Suffering (dukkha) is the key to the whole of the Buddha’s Teaching, and any interpretation that leaves suffering out of account (or adds it, perhaps, only as an afterthought) is at once suspect. The point is, that suffering has nothing to do with a tree’s self-identity (or supposed lack of self-identity): what it does have to do with is my “self” as subject (I, ego), which is quite another matter… As I point out…, “With the question of a thing’s self-identity (which presents no difficulty) the Buddha’s Teaching of anatta has nothing whatsoever to do: anatta is purely concerned with ‘self’ as subject.” But this is very much more difficult to grasp than the misinterpretation based on the notion of flux, so flux inevitably gets the popular vote (like the doctrine of paramattha sacca, of which it is really a part).
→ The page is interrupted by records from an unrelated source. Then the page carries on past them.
### src/pkg/tdc_pkg.sv
// shared constants, types and helpers for the trim dac connect and track controller
package tdc_pkg;

   // ----------------------------------------------------------------
   // register indices on the register port
   // ----------------------------------------------------------------
   localparam logic [2:0] IDX_CTRL_CH0 = 3'h0;
   localparam logic [2:0] IDX_CTRL_CH1 = 3'h1;
   localparam logic [2:0] IDX_TGT_CH0 = 3'h2;
   localparam logic [2:0] IDX_TGT_CH1 = 3'h3;
   localparam logic [2:0] IDX_DLY_CH0 = 3'h4;
   localparam logic [2:0] IDX_DLY_CH1 = 3'h5;

   // ----------------------------------------------------------------
   // field positions and reset values
   // ----------------------------------------------------------------
   localparam int BIT_EN = 8;
   localparam int BIT_CON = 9;
   localparam int BIT_POL = 10;
   localparam int BIT_REP = 11;
   localparam int BIT_TRK_EN = 8;
   localparam int DLY_W = 10;
   localparam logic [7:0] CODE_RESET = 8'h00;
   localparam logic [7:0] CODE_MID = 8'h80;
   localparam logic [7:0] CODE_MIN = 8'h00;
   localparam logic [7:0] CODE_MAX = 8'hff;
   localparam logic [9:0] DLY_RESET = 10'h000;

   // ----------------------------------------------------------------
   // timing
   // ----------------------------------------------------------------
   localparam int CLK_PERIOD_NS = 5;
   localparam int STEP_PERIOD_NS = 1000;
   localparam int STEP_CYC = (STEP_PERIOD_NS + CLK_PERIOD_NS - 1) / CLK_PERIOD_NS;

   typedef enum logic [1:0] {SC_IDLE, SC_WAIT, SC_SEARCH} tdc_sc_t;

   // one code step with clamping at both ends, never wraps
   function automatic logic [7:0] tdc_step(input logic [7:0] code, input logic up);
      if (up) begin
         return (code == CODE_MAX) ? CODE_MAX : code + 8'h01;
      end else begin
         return (code == CODE_MIN) ? CODE_MIN : code - 8'h01;
      end
   endfunction

endpackage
The misinterpretation is actually of Mahayanist origin; and in one of their texts (Prajñaparamita) it is specifically stated that it is only on account of avijja that things appear to exist, whereas in reality nothing exists. But the fact is that, even when one becomes arahat, a tree continues to have a self-identity; that is to say, it continues to exist as the same tree (though undergoing subordinate changes on more particular levels—falling of leaves, growth of flowers and fruit, etc.) until it dies or is cut down. But for the arahat the tree is no longer “my tree” since all notions of “I” and “mine” have ceased (p. 175).